Replacing the Nodes in an AWS ElasticSearch Cluster
In a previous post, I talked about how I have tended towards the philosophy of ‘Immutable Infrastructure’. As part of that philospohy, when a box is created in my environment, it has a lifespan of 14 days. On the 14th day, I get a notification to tell me that the box is due for renewal. When it comes to ElasticSearch nodes, there is a process I follow to renew a box.
I have an example 3 nodes cluster of ElasticSearch up and running to test this on:
Let’s assume that instance i- was due for renewal. Firstly, I would usually disable shard reallocation. This will stop unnecessary data transfer between nodes and minimise the wastage of I/O.
curl -XPUT localhost:9200/_cluster/settings -d '{
"transient" : {
"cluster.routing.allocation.enable" : "none"
}
}'
As these shard allocation is now disabled, I can continue with the node replacement. There are a few ways to do this. Previously to ElasticSearch 2.0, we could do it with the ElasticSearch API:
curl -XPOST 'http://localhost:9200/_cluster/nodes/MYNODEIP/_shutdown'
If you are using ElasticSearch 2.0, you are more than likely running ElasticSearch as a service. To shutdown the node, stop the service.
By looking at the status of the cluster now, I can see the following:
curl -XGET 'http://localhost:9200/_cluster/health?pretty=true'
{
"cluster_name" : "elasticsearch",
"status" : "yellow",
"timed_out" : false,
"number_of_nodes" : 2,
"number_of_data_nodes" : 2,
"active_primary_shards" : 160,
"active_shards" : 317,
"relocating_shards" : 0,
"initializing_shards" : 2,
"unassigned_shards" : 151,
"number_of_pending_tasks" : 0,
"number_of_in_flight_fetch" : 0
}
I can see that it tells me the cluster is yellow and that I have 2 nodes in it. I can proceed with the instance termination.
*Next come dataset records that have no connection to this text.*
File: src/hdl/can_status_cfg.svh
// Purpose: register offsets, field positions and reset values of the status block
// Assumes: 32-bit APB data, byte addresses
// Notes: definitions only
`ifndef CAN_STATUS_CFG_SVH
`define CAN_STATUS_CFG_SVH
`define OFS_TRANSMIT_STATUS 12'h008
`define OFS_RX_QUEUE0_STATUS 12'h00C
`define OFS_RX_QUEUE1_STATUS 12'h010
`define OFS_IRQ_ENABLE_MASK 12'h014
`define OFS_ERROR_STATUS 12'h018
`define OFS_TX_REQUEST 12'h01C
`define IRQ_ENABLE_RESET 32'h0000_0000
`define IRQ_ENABLE_USED 32'h0003_8F7F
`define RXQ_RELEASE_BIT 5
`define RXQ_OVERRUN_BIT 4
`define RXQ_FULL_BIT 3
`define TSR_REQUEST_COMPLETE_FLAG_LSB 0
`define TSR_SUCCESS_LSB 1
`define TSR_ARBLOST_LSB 2
`define TSR_ERROR_LSB 3
`define TSR_ABORT_LSB 7
`define TSR_MBOX_STRIDE 8
`define TSR_EMPTY_LSB 26
`define TSR_CODE_LSB 24
`define TSR_LOW_LSB 29
`define RXQ_DEPTH 2'h3
`define IE_TX_EMPTY 0
`define IE_PEND0 1
`define IE_FULL0 2
`define IE_OVR0 3
`define IE_PEND1 4
`define IE_FULL1 5
`define IE_OVR1 6
`define IE_WARN 8
`define IE_PASSIVE 9
`define IE_BUSOFF 10
`define IE_LEC 11
`define IE_ERROR 15
`define IE_WAKEUP 16
`define IE_SLEEP 17
`define ESR_LEC_LSB 4
`define ESR_ERR_EV_BIT 2
`define ESR_WAKE_EV_BIT 3
`define ESR_SLEEP_EV_BIT 4
`endif

File: src/hdl/can_status_pkg.sv
// Purpose: shared types of the status block
// Assumes: three transmit mailboxes, two receive queues
// Notes: offsets live in can_status_cfg.svh
package can_status_pkg;
    typedef logic [1:0] mbox_idx_t;
    // per-mailbox report from the transmit engine, one-cycle pulses
    typedef struct packed {
        logic done_ok;
        logic done_arb_lost;
        logic done_bus_err;
        logic aborted;
    } tx_result_s;
    // error status from the fault confinement logic
    typedef struct packed {
        logic [2:0] last_error_code;
        logic lec_hw_write;
        logic bus_off_state;
        logic error_passive_state;
        logic error_warning_state;
    } err_status_s;
    typedef enum logic [1:0] {
        RXQ_IDLE = 2'b00,
        RXQ_RELEASE = 2'b01
    } rxq_state_e;
endpackage

File: src/hdl/can_mailbox_status_irq.sv
// Purpose: transmit mailbox status, receive queue status and interrupt enables over APB
// Assumes: one clock, transmit engine and receive store on the same clock
// Notes: interrupt lines are levels
//        abort answers come back from the engine; a release to the store finishes here in one cycle
//
// The APB interface to the registers was chosen for this implementation.
`timescale 1ns/10ps
`include "can_status_cfg.svh"
module can_mailbox_status_irq
    import can_status_pkg::*;
(
    // clock and reset
    input wire logic core_clk_i,
    input wire logic rst_b_i,
    // apb slave
    input wire logic psel_i,
    input wire logic penable_i,
    input wire logic pwrite_i,
    input wire logic [11:0] paddr_i,
    input wire logic [31:0] pwdata_i,
    output logic [31:0] prdata_o,
    output logic pready_o,
    output logic pslverr_o,
    // transmit engine
    input wire tx_result_s [2:0] tx_result_i,
    input wire mbox_idx_t tx_lowest_prio_i,
    output logic [2:0] tx_pending_o,
    output logic [2:0] tx_abort_o,
    // receive store and master status
    input wire logic [1:0] rx_store_i,
    input wire logic sleep_ack_set_i,
    input wire logic sleep_ack_clr_i,
    input wire logic wakeup_set_i,
    input wire err_status_s err_i,
    output logic [1:0] rx_release_o,
    // interrupts
    output logic irq_tx_o,
    output logic irq_rx0_o,
    output logic irq_rx1_o,
    output logic irq_status_o
);
    // transmit mailbox state, one bit per mailbox
    logic [2:0] pend_ff;
    logic [2:0] abort_ff;
    // completion and outcome of the last request
    logic [2:0] request_complete_flag_ff;
    logic [2:0] ok_ff;
    logic [2:0] arb_ff;
    logic [2:0] tx_error_flag_ff;

    // receive queue state, one entry per queue
    logic [1:0] cnt_ff [2];
    logic [1:0] full_ff;
    logic [1:0] ovr_ff;
    logic [1:0] rel_ff;

    // enables and events
    logic [31:0] ie_ff;
    logic sleep_ev_ff;
    logic wake_ev_ff;
    logic err_ev_ff;
    // last error states; only a rising state is a detection
    logic [2:0] bo_ep_ew_ff;

    // bus answer; read data from a flop costs one wait state
    logic [31:0] prdata_ff;
    logic pready_ff;
    logic pslverr_ff;

    // interrupt levels
    logic irq_tx_ff;
    logic irq_rx0_ff;
    logic irq_rx1_ff;
    logic irq_status_ff;

    // apb decode; only the first access cycle is taken, so the cycle with
    // pready high repeats the request without writing twice
    wire setup_acc = psel_i && penable_i && !pready_ff;
    wire wr = setup_acc && pwrite_i;
    wire rd = setup_acc && !pwrite_i;

    // register select by byte address
    wire hit_tsr = (paddr_i == `OFS_TRANSMIT_STATUS);
    wire hit_rq0 = (paddr_i == `OFS_RX_QUEUE0_STATUS);
    wire hit_rq1 = (paddr_i == `OFS_RX_QUEUE1_STATUS);
    wire hit_ie = (paddr_i == `OFS_IRQ_ENABLE_MASK);
    wire hit_esr = (paddr_i == `OFS_ERROR_STATUS);
    wire hit_txr = (paddr_i == `OFS_TX_REQUEST);
    wire hit_any = hit_tsr | hit_rq0 | hit_rq1 | hit_ie | hit_esr | hit_txr;

    // mailbox field extraction from the transmit status word
    function automatic logic [2:0] mbox_bits(input logic [31:0] w, input int lsb);
        mbox_bits = {w[lsb + 2 * `TSR_MBOX_STRIDE], w[lsb + `TSR_MBOX_STRIDE], w[lsb]};
    endfunction

    // writes of one clear a completion or ask for an abort
    wire [2:0] wr_request_complete_flag = (wr && hit_tsr) ? mbox_bits(pwdata_i, `TSR_REQUEST_COMPLETE_FLAG_LSB) : 3'h0;
    wire [2:0] wr_abort = (wr && hit_tsr) ? mbox_bits(pwdata_i, `TSR_ABORT_LSB) : 3'h0;
    // transmit request is written through a dedicated word, one bit per mailbox
    // a request for a mailbox already pending is dropped
    wire [2:0] wr_transmit_request = (wr && hit_txr) ? pwdata_i[2:0] & ~pend_ff : 3'h0;

    // any outcome ends an attempt; outcomes for idle mailboxes are ignored
    logic [2:0] done_any;
    always_comb begin
        for (int m = 0; m < 3; m++) begin
            done_any[m] = tx_result_i[m].done_ok | tx_result_i[m].done_arb_lost |
                          tx_result_i[m].done_bus_err | tx_result_i[m].aborted;
        end
    end

    // new request or write-one clears the completion, and with it the outcome flags
    wire [2:0] request_complete_flag_clr = wr_request_complete_flag | wr_transmit_request;
    // any outcome frees a pending mailbox, an abort included
    wire [2:0] nxt_pend = (pend_ff | wr_transmit_request) & ~(done_any & pend_ff);
    // abort has no effect on an idle mailbox and drops once it empties
    wire [2:0] nxt_abort = (abort_ff | (wr_abort & pend_ff)) & nxt_pend;
    // completion event beats a clear in the same cycle
    wire [2:0] nxt_request_complete_flag = (request_complete_flag_ff & ~request_complete_flag_clr) | (done_any & pend_ff);


    // an abort answer leaves the outcome flags alone; a finished attempt
    // beats a clear in the same cycle
    logic [2:0] nxt_ok, nxt_arb, nxt_tx_error_flag;
    always_comb begin
        for (int m = 0; m < 3; m++) begin
            nxt_ok[m] = request_complete_flag_clr[m] ? 1'b0 : ok_ff[m];
            nxt_arb[m] = request_complete_flag_clr[m] ? 1'b0 : arb_ff[m];
            nxt_tx_error_flag[m] = request_complete_flag_clr[m] ? 1'b0 : tx_error_flag_ff[m];
            if (pend_ff[m] && done_any[m] && !tx_result_i[m].aborted) begin
                nxt_ok[m] = tx_result_i[m].done_ok;
                nxt_arb[m] = tx_result_i[m].done_arb_lost;
                nxt_tx_error_flag[m] = tx_result_i[m].done_bus_err;
            end
        end
    end

    // mailbox code and lowest priority flags
    // the engine's priority index is only trusted while mailboxes wait
    wire [2:0] empty = ~pend_ff;
    wire all_pend = &pend_ff;
    wire multi_pend = (pend_ff[0] & pend_ff[1]) | (pend_ff[0] & pend_ff[2]) |
                      (pend_ff[1] & pend_ff[2]);
    // next free mailbox is the lowest empty index
    wire mbox_idx_t free_idx = empty[0] ? 2'h0 : (empty[1] ? 2'h1 : 2'h2);
    wire mbox_idx_t code = all_pend ? tx_lowest_prio_i : free_idx;

    // with fewer than two waiting there is no order to report
    wire [2:0] low_sel = 3'h1 << tx_lowest_prio_i;
    wire [2:0] low = multi_pend ? (pend_ff & low_sel) : 3'h0;

    // reserved bits read zero
    wire [31:0] tsr_word = {low, empty, code, abort_ff[2], 3'h0, tx_error_flag_ff[2], arb_ff[2],
                            ok_ff[2], request_complete_flag_ff[2], abort_ff[1], 3'h0, tx_error_flag_ff[1],
                            arb_ff[1], ok_ff[1], request_complete_flag_ff[1], abort_ff[0], 3'h0,
                            tx_error_flag_ff[0], arb_ff[0], ok_ff[0], request_complete_flag_ff[0]};

    // a queue holds at least one message
    function automatic logic has_msg(input logic [1:0] c);
        has_msg = (c != 2'h0);
    endfunction

    // receive queue updates
    // count, full and overrun of both queues, worked out side by side
    wire [1:0] hit_rq = {hit_rq1, hit_rq0};
    logic [1:0] nxt_cnt [2];
    logic [1:0] nxt_full, nxt_ovr, nxt_rel, rel_do, store_ok;
    always_comb begin
        for (int q = 0; q < 2; q++) begin
            // release only acts on a non-empty queue and finishes in one cycle
            rel_do[q] = rel_ff[q] && has_msg(cnt_ff[q]);
            nxt_rel[q] = wr && hit_rq[q] && pwdata_i[`RXQ_RELEASE_BIT] &&
                         has_msg(cnt_ff[q]);
            // a store in the cycle of a release takes the slot it frees
            store_ok[q] = rx_store_i[q] && ((cnt_ff[q] != `RXQ_DEPTH) || rel_do[q]);
            nxt_cnt[q] = cnt_ff[q] + {1'b0, store_ok[q]} - {1'b0, rel_do[q]};
            // software clears by writing one; a set below still wins
            nxt_full[q] = full_ff[q];
            nxt_ovr[q] = ovr_ff[q];
            if (wr && hit_rq[q] && pwdata_i[`RXQ_FULL_BIT]) begin
                nxt_full[q] = 1'b0;
            end
            if (wr && hit_rq[q] && pwdata_i[`RXQ_OVERRUN_BIT]) begin
                nxt_ovr[q] = 1'b0;
            end
            // full rises on the step into the last slot only
            if (nxt_cnt[q] == `RXQ_DEPTH && cnt_ff[q] != `RXQ_DEPTH) begin
                nxt_full[q] = 1'b1;
            end
            // a store that finds no slot is dropped
            if (rx_store_i[q] && cnt_ff[q] == `RXQ_DEPTH && !rel_do[q]) begin
                nxt_ovr[q] = 1'b1;
            end
        end
    end

    // queue word: release, overrun, full, a reserved zero, count
    function automatic logic [31:0] rxq_word(input logic [1:0] c, input logic f,
                                             input logic o, input logic r);
        rxq_word = {26'h0, r, o, f, 1'b0, c};
    endfunction

    // error states are levels; their rising edge counts as a detection
    wire [2:0] state_now = {err_i.bus_off_state, err_i.error_passive_state,
                            err_i.error_warning_state};
    wire [2:0] state_rise = state_now & ~bo_ep_ew_ff;

    // each source has its own enable
    wire lec_src = err_i.lec_hw_write && (err_i.last_error_code != 3'h0) && ie_ff[`IE_LEC];
    wire bus_off_state_src = state_rise[2] && ie_ff[`IE_BUSOFF];
    wire passive_src = state_rise[1] && ie_ff[`IE_PASSIVE];
    wire warning_src = state_rise[0] && ie_ff[`IE_WARN];
    wire err_src = lec_src | bus_off_state_src | passive_src | warning_src;

    // events clear on a written one; a new event in that cycle wins
    wire msr_clr = wr && hit_esr;
    wire clr_err_ev = msr_clr && pwdata_i[`ESR_ERR_EV_BIT];
    wire clr_wake_ev = msr_clr && pwdata_i[`ESR_WAKE_EV_BIT];
    wire clr_sleep_ev = msr_clr && pwdata_i[`ESR_SLEEP_EV_BIT];
    wire nxt_err_ev = err_src | (err_ev_ff & ~clr_err_ev);
    wire nxt_wake_ev = wakeup_set_i | (wake_ev_ff & ~clr_wake_ev);
    // a sleep acknowledge is only recorded while its enable is set
    wire nxt_sleep_ev = (sleep_ack_set_i & ie_ff[`IE_SLEEP]) |
                        (sleep_ev_ff & ~sleep_ack_clr_i & ~clr_sleep_ev);
    // event word shares the error status slot: events low, error state above
    // the error counters live in the fault confinement logic, not here
    wire [31:0] esr_word = {21'h0, err_i.last_error_code, state_now, sleep_ev_ff,
                            wake_ev_ff, err_ev_ff, 2'h0};

    // words built once so the read mux stays a plain selection
    wire [31:0] rq0_word = rxq_word(cnt_ff[0], full_ff[0], ovr_ff[0], rel_ff[0]);
    wire [31:0] rq1_word = rxq_word(cnt_ff[1], full_ff[1], ovr_ff[1], rel_ff[1]);
    wire [31:0] txr_word = {29'h0, pend_ff};

    // read mux; unmapped addresses read zero and flag an error
    wire [31:0] rd_mux = hit_tsr ? tsr_word :
                         hit_rq0 ? rq0_word :
                         hit_rq1 ? rq1_word :
                         hit_ie ? ie_ff :
                         hit_esr ? esr_word :
                         hit_txr ? txr_word : 32'h0;

    // interrupt levels, held while their sources stay true
    wire tx_done_src = ie_ff[`IE_TX_EMPTY] && (|request_complete_flag_ff);
    wire rx0_pend_src = ie_ff[`IE_PEND0] && has_msg(cnt_ff[0]);
    wire rx0_full_src = ie_ff[`IE_FULL0] && full_ff[0];
    wire rx0_ovr_src = ie_ff[`IE_OVR0] && ovr_ff[0];
    wire rx1_pend_src = ie_ff[`IE_PEND1] && has_msg(cnt_ff[1]);
    wire rx1_full_src = ie_ff[`IE_FULL1] && full_ff[1];
    wire rx1_ovr_src = ie_ff[`IE_OVR1] && ovr_ff[1];
    wire sleep_src = ie_ff[`IE_SLEEP] && sleep_ev_ff;
    wire wake_src = ie_ff[`IE_WAKEUP] && wake_ev_ff;
    wire err_irq_src = ie_ff[`IE_ERROR] && err_ev_ff;

    // levels, not pulses: a line stays up until software, or sleep_ack_clr_i for the sleep event, removes its source
    wire nxt_irq_tx = tx_done_src;
    wire nxt_irq_rx0 = rx0_pend_src || rx0_full_src || rx0_ovr_src;
    wire nxt_irq_rx1 = rx1_pend_src || rx1_full_src || rx1_ovr_src;
    wire nxt_irq_status = sleep_src || wake_src || err_irq_src;

    // transmit state
    // all flags start clear, so every mailbox reads empty
    always_ff @(posedge core_clk_i) begin
        if (!rst_b_i) begin
            pend_ff <= 3'h0;
            abort_ff <= 3'h0;
            request_complete_flag_ff <= 3'h0;
            ok_ff <= 3'h0;
            arb_ff <= 3'h0;
            tx_error_flag_ff <= 3'h0;
        end else begin
            pend_ff <= nxt_pend;
            abort_ff <= nxt_abort;
            request_complete_flag_ff <= nxt_request_complete_flag;
            ok_ff <= nxt_ok;
            arb_ff <= nxt_arb;
            tx_error_flag_ff <= nxt_tx_error_flag;
        end
    end

    // receive queue state
    // a release pulse lasts one cycle; the count drops with it
    always_ff @(posedge core_clk_i) begin
        if (!rst_b_i) begin
            cnt_ff <= '{2'h0, 2'h0};
            full_ff <= 2'h0;
            ovr_ff <= 2'h0;
            rel_ff <= 2'h0;
        end else begin
            cnt_ff <= nxt_cnt;
            full_ff <= nxt_full;
            ovr_ff <= nxt_ovr;
            rel_ff <= nxt_rel;
        end
    end

    // enables and events
    // only implemented enable bits are kept; the others read zero
    always_ff @(posedge core_clk_i) begin
        if (!rst_b_i) begin
            ie_ff <= `IRQ_ENABLE_RESET;
            sleep_ev_ff <= 1'b0;
            wake_ev_ff <= 1'b0;
            err_ev_ff <= 1'b0;
            bo_ep_ew_ff <= 3'h0;
        end else begin
            if (wr && hit_ie) begin
                ie_ff <= pwdata_i & `IRQ_ENABLE_USED;
            end
            sleep_ev_ff <= nxt_sleep_ev;
            wake_ev_ff <= nxt_wake_ev;
            err_ev_ff <= nxt_err_ev;
            bo_ep_ew_ff <= state_now;
        end
    end

    // bus answer and registered outputs
    // each transfer is answered once, one cycle after it is taken
    always_ff @(posedge core_clk_i) begin
        if (!rst_b_i) begin
            prdata_ff <= 32'h0;
            pready_ff <= 1'b0;
            pslverr_ff <= 1'b0;
            irq_tx_ff <= 1'b0;
            irq_rx0_ff <= 1'b0;
            irq_rx1_ff <= 1'b0;
            irq_status_ff <= 1'b0;
        end else begin
            pready_ff <= setup_acc;
            pslverr_ff <= setup_acc && !hit_any;
            prdata_ff <= rd ? rd_mux : 32'h0;
            irq_tx_ff <= nxt_irq_tx;
            irq_rx0_ff <= nxt_irq_rx0;
            irq_rx1_ff <= nxt_irq_rx1;
            irq_status_ff <= nxt_irq_status;
        end
    end

    // bus answer
    assign prdata_o = prdata_ff;
    assign pready_o = pready_ff;
    assign pslverr_o = pslverr_ff;

    // engine and store side
    assign tx_pending_o = pend_ff;
    assign tx_abort_o = abort_ff;
    assign rx_release_o = rel_ff;

    // interrupt lines
    assign irq_tx_o = irq_tx_ff;
    assign irq_rx0_o = irq_rx0_ff;
    assign irq_rx1_o = irq_rx1_ff;
    assign irq_status_o = irq_status_ff;
endmodule // can_mailbox_status_irq

File: config.mk
export PLATFORM = sky130hd
export DESIGN_NAME = can_mailbox_status_irq
export DESIGN_NICKNAME = d
export VERILOG_FILES = /design/src/hdl/can_status_pkg.sv /design/src/hdl/can_mailbox_status_irq.sv
export VERILOG_INCLUDE_DIRS = /design/src /design/src/hdl
export SDC_FILE = /design/constraint.sdc
export NUM_CORES = 1
export LEC_CHECK = 0
export ABC_AREA = 1
export BUFFER_PORTS_ARGS = -buffer_cell sky130_fd_sc_hd__buf_2
export CORE_MARGIN = 10
export CORE_UTILIZATION = 54
export DETAILED_ROUTE_END_ITERATION = 12
export HOLD_SLACK_MARGIN = 0.05
export PLACE_DENSITY = 0.87
export SLEW_MARGIN = 25
export SYNTH_ARGS = -nofsm -noshare
export SYNTH_HDL_FRONTEND = slang
export SYNTH_SLANG_ARGS = --single-unit
File: constraint.sdc
create_clock -name core_clk_i -period 2.6 [get_ports core_clk_i]
set_clock_uncertainty 0.2 [all_clocks]
set_input_delay 0.13 -clock core_clk_i [delete_from_list [all_inputs] [get_ports core_clk_i]]
set_output_delay 0.13 -clock core_clk_i [all_outputs]
set_load 0.05 [all_outputs]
I have an AWS Autoscale Group configured for ElasticSearch to keep 3 instances running. Therefore, the node that I destroyed will fail the Autoscale Group Healthcheck and a new instance will be spawned to replace it.
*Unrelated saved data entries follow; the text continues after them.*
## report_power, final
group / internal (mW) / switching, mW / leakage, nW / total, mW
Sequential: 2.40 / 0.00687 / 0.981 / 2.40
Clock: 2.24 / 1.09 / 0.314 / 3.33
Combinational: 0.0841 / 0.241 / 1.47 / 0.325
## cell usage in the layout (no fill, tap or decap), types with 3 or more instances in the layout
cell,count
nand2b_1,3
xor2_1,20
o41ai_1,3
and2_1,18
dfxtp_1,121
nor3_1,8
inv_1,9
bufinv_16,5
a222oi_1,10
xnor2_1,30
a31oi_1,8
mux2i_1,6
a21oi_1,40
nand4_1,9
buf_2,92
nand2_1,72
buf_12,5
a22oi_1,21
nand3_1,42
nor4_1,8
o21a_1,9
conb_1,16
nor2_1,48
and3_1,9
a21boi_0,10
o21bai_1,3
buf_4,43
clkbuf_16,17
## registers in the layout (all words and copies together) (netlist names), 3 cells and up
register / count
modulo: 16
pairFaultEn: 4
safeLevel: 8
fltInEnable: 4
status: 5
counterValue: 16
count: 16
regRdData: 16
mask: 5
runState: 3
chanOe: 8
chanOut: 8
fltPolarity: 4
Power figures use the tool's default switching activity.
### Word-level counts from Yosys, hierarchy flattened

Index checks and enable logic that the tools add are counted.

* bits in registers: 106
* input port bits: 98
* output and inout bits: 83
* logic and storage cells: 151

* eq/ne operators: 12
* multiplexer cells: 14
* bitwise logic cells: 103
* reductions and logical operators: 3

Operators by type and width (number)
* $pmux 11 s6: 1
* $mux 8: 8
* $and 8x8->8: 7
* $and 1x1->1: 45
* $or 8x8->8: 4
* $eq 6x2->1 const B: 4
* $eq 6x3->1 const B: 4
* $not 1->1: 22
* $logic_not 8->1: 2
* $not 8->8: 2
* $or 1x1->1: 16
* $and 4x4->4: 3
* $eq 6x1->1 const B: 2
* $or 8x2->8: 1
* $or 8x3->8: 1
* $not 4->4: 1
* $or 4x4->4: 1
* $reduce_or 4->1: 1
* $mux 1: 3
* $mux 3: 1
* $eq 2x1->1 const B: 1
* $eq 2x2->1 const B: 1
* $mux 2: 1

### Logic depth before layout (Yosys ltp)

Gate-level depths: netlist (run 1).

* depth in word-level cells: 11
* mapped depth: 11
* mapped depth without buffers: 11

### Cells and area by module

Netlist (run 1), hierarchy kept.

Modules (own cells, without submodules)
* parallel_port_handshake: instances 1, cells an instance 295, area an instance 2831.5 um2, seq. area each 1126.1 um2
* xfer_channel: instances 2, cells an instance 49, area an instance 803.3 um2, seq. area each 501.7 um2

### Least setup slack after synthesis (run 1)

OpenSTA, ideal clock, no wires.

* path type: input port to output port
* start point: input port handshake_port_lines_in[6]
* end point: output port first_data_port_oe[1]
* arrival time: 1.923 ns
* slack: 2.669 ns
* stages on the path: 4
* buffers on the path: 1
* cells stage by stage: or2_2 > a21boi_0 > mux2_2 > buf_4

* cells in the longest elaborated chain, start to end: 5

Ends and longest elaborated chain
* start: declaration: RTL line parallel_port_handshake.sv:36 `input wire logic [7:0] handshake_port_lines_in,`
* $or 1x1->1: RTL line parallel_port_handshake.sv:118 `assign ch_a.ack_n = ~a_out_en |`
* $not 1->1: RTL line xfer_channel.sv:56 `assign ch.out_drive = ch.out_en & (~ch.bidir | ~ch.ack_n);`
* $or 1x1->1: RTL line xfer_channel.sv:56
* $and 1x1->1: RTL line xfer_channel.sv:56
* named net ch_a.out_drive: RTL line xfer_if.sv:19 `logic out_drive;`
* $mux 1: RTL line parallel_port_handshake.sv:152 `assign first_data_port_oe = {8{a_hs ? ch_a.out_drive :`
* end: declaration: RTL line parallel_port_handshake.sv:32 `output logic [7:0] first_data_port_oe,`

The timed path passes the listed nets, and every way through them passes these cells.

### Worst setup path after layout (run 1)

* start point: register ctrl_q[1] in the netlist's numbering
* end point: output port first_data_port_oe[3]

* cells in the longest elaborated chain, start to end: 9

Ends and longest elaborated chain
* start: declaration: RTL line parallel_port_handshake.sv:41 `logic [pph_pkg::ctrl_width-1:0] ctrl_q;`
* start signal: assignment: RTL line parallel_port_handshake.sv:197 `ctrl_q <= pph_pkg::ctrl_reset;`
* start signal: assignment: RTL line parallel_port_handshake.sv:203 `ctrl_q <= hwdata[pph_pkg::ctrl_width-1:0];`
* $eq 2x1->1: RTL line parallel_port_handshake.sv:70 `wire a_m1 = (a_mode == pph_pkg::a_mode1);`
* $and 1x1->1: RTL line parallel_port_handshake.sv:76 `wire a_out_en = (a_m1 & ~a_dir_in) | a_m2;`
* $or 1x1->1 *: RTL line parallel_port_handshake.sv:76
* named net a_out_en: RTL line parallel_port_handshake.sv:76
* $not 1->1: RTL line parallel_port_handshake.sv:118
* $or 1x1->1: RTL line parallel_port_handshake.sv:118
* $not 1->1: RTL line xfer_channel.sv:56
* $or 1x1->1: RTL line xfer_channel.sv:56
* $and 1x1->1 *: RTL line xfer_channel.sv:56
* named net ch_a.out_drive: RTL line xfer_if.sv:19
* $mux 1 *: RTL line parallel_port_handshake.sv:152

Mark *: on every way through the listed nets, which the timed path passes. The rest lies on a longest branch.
$ cat config.mk
export PLATFORM = sky130hd
export DESIGN_NAME = apsel_top
export DESIGN_NICKNAME = d
export VERILOG_FILES = /design/src/apsel_pkg.sv /design/src/apsel_top.sv
export SDC_FILE = /design/constraint.sdc
export NUM_CORES = 1
export LEC_CHECK = 0
export BUFFER_PORTS_ARGS = -buffer_cell sky130_fd_sc_hd__buf_2
export CORE_MARGIN = 1.5
export CORE_UTILIZATION = 39
export DETAILED_ROUTE_END_ITERATION = 12
export GPL_TIMING_DRIVEN = 0
export PLACE_DENSITY = 0.83
export SLEW_MARGIN = 5
export SYNTH_ARGS = -nofsm -noshare
export SYNTH_HDL_FRONTEND = slang
export SYNTH_SLANG_ARGS = --single-unit
export TNS_END_PERCENT = 100
$ cat constraint.sdc
create_clock -name sys_clk -period 2.3 [get_ports sys_clk]
set_input_delay 0.115 -clock sys_clk [delete_from_list [all_inputs] [get_ports sys_clk]]
set_output_delay 0.115 -clock sys_clk [all_outputs]
set_load 0.02 [all_outputs]
$ cat src/apsel_pkg.sv
// package for the alternate pin select block: offsets, fields, resets, carriers
package apsel_pkg;
    // ******************************************************************
    // register map
    // ******************************************************************
    localparam logic [3:0] apsel_addr_select = 4'h0; // select register byte address
    localparam logic [3:0] apsel_addr_status = 4'h4; // routed-level status byte address
    localparam logic [7:0] apsel_select_reset = 8'h00; // every function on its default pin
    localparam logic [7:0] apsel_select_mask = 8'h1f; // implemented bits 4..0
    // ******************************************************************
    // field positions
    // ******************************************************************
    localparam int apsel_bit_pwm2_b = 4;
    localparam int apsel_bit_latch_inv = 3;
    localparam int apsel_bit_cmp2 = 2;
    localparam int apsel_bit_ss = 1;
    localparam int apsel_bit_capture2 = 0;
    localparam int apsel_nfunc = 5;
    // ******************************************************************
    // pin carriers
    // ******************************************************************
    // one entry per pin the block can drive
    typedef struct packed {
        logic rc0;
        logic rd2;
        logic ra5;
        logic ra0;
        logic rc1;
        logic rb3;
    } apsel_pins_t;
    // peripheral signals heading to the pins
    typedef struct packed {
        logic pwm2_output_b;
        logic latch_inverted_output;
        logic comparator2_output;
        logic capture2_out;
    } apsel_periph_out_t;
endpackage : apsel_pkg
Using the ElasticSearch Cluster Health API, I can determine when the new node is in place:
curl -XGET 'http://localhost:9200/_cluster/health?wait_for_nodes=3&timeout=100s'
The command will continue running until the cluster has 3 nodes in it. If you want to replace more nodes in the cluster, then repeat the steps above. If you are finished, then it is important to re-enable the shard reallocation:
curl -XPUT localhost:9200/_cluster/settings -d '{
"transient" : {
"cluster.routing.allocation.enable" : "all"
}
}'
The time taken to rebalance the cluster will depend on the number and size of the shards.
You can monitor the health of the cluster until it turns green:
curl -XGET 'http://localhost:9200/_cluster/health?wait_for_status=green&timeout=100s'
The cluster is now green and all is working as expected again:
curl -XGET 'http://localhost:9200/_cluster/health?pretty=true'
{
"cluster_name" : "elasticsearch",
"status" : "green",
"timed_out" : false,
"number_of_nodes" : 3,
"number_of_data_nodes" : 3,
"active_primary_shards" : 160,
"active_shards" : 470,
"relocating_shards" : 1,
"initializing_shards" : 0,
"unassigned_shards" : 0,
"number_of_pending_tasks" : 0,
"number_of_in_flight_fetch" : 0
}